_Stored data entries_:
* * *
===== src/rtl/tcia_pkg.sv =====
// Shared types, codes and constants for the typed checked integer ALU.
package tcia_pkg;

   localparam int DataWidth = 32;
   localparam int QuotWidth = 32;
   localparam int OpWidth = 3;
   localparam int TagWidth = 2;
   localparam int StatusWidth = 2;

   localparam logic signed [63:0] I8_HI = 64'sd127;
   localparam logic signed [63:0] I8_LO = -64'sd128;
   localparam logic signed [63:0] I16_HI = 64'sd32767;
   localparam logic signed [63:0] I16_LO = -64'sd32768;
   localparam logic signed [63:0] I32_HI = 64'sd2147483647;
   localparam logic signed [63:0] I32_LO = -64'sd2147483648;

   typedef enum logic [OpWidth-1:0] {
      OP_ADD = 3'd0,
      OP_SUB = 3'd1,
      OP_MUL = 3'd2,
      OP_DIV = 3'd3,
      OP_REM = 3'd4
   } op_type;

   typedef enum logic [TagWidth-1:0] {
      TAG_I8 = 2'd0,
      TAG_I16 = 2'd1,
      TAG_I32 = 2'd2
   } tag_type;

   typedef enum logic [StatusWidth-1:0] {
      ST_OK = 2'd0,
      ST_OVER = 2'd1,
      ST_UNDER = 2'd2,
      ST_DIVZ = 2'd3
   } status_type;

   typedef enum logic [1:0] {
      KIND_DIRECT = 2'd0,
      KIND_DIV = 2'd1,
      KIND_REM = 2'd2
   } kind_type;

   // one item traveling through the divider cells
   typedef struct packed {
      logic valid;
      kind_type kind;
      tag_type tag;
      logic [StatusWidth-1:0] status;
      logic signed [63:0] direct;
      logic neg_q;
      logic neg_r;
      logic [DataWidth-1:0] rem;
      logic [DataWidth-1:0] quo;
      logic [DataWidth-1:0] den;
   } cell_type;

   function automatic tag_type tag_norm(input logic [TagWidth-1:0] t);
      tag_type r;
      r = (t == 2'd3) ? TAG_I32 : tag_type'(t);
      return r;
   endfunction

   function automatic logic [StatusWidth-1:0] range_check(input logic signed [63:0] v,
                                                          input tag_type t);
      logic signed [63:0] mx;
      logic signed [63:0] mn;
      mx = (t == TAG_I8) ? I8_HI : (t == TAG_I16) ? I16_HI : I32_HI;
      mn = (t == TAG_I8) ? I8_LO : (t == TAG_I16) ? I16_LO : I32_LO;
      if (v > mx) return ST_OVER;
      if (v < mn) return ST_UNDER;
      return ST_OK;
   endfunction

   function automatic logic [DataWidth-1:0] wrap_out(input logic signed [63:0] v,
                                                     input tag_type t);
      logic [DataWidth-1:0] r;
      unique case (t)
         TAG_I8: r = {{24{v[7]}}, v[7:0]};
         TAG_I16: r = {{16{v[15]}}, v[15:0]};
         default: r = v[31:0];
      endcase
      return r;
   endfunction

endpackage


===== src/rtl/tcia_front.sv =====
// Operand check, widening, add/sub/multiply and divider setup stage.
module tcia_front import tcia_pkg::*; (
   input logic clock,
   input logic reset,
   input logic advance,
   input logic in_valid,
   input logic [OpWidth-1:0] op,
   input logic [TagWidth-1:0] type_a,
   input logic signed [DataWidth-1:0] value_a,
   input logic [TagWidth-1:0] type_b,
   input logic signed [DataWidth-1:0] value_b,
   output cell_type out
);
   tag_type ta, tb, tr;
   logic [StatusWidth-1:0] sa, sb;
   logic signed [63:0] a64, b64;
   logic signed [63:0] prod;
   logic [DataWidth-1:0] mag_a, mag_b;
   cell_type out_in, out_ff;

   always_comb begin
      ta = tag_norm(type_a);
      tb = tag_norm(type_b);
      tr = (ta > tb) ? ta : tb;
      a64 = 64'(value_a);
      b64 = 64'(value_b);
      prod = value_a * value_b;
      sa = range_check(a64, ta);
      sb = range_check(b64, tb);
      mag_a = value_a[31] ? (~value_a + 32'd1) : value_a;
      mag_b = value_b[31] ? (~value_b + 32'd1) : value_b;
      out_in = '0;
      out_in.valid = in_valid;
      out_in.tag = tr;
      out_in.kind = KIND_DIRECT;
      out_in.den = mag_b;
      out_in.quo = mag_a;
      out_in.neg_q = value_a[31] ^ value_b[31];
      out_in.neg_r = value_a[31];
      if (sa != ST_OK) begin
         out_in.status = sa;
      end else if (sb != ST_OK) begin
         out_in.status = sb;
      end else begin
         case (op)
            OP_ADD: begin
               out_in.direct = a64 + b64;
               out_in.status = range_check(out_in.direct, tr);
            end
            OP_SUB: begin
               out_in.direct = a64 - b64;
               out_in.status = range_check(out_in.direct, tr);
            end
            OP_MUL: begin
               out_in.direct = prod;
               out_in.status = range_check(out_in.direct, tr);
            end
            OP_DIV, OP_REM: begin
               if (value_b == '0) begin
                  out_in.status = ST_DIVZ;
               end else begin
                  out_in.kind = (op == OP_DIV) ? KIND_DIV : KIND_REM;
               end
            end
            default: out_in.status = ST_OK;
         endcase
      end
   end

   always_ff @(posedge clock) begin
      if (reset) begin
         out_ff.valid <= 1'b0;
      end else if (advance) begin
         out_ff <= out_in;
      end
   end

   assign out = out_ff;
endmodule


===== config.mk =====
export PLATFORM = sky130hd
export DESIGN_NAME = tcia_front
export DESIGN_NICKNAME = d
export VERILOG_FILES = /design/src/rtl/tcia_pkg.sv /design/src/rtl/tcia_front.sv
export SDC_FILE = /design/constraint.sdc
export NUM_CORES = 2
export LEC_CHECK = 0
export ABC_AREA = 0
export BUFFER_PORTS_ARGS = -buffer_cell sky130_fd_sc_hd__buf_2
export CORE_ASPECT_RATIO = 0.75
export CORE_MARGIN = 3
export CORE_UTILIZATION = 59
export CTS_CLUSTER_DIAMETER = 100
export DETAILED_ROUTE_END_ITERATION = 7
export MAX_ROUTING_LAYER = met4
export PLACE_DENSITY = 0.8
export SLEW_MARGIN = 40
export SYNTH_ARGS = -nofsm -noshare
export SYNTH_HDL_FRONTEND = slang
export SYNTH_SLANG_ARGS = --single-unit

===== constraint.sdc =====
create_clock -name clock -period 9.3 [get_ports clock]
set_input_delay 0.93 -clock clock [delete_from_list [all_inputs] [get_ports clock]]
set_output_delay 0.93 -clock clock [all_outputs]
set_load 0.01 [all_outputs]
* * *
_EXERCISE DIRECTIONS_: Starting at the line that has "out_in.status = ST_DIVZ;" and ending at the line that has "export SDC_FILE = /design/constraint.sdc", please write out the lines above exactly, leaving out all others.

_SOLUTION BELOW_:
                  out_in.status = ST_DIVZ;
               end else begin
                  out_in.kind = (op == OP_DIV) ? KIND_DIV : KIND_REM;
               end
            end
            default: out_in.status = ST_OK;
         endcase
      end
   end

   always_ff @(posedge clock) begin
      if (reset) begin
         out_ff.valid <= 1'b0;
      end else if (advance) begin
         out_ff <= out_in;
      end
   end

   assign out = out_ff;
endmodule


===== config.mk =====
export PLATFORM = sky130hd
export DESIGN_NAME = tcia_front
export DESIGN_NICKNAME = d
export VERILOG_FILES = /design/src/rtl/tcia_pkg.sv /design/src/rtl/tcia_front.sv
export SDC_FILE = /design/constraint.sdc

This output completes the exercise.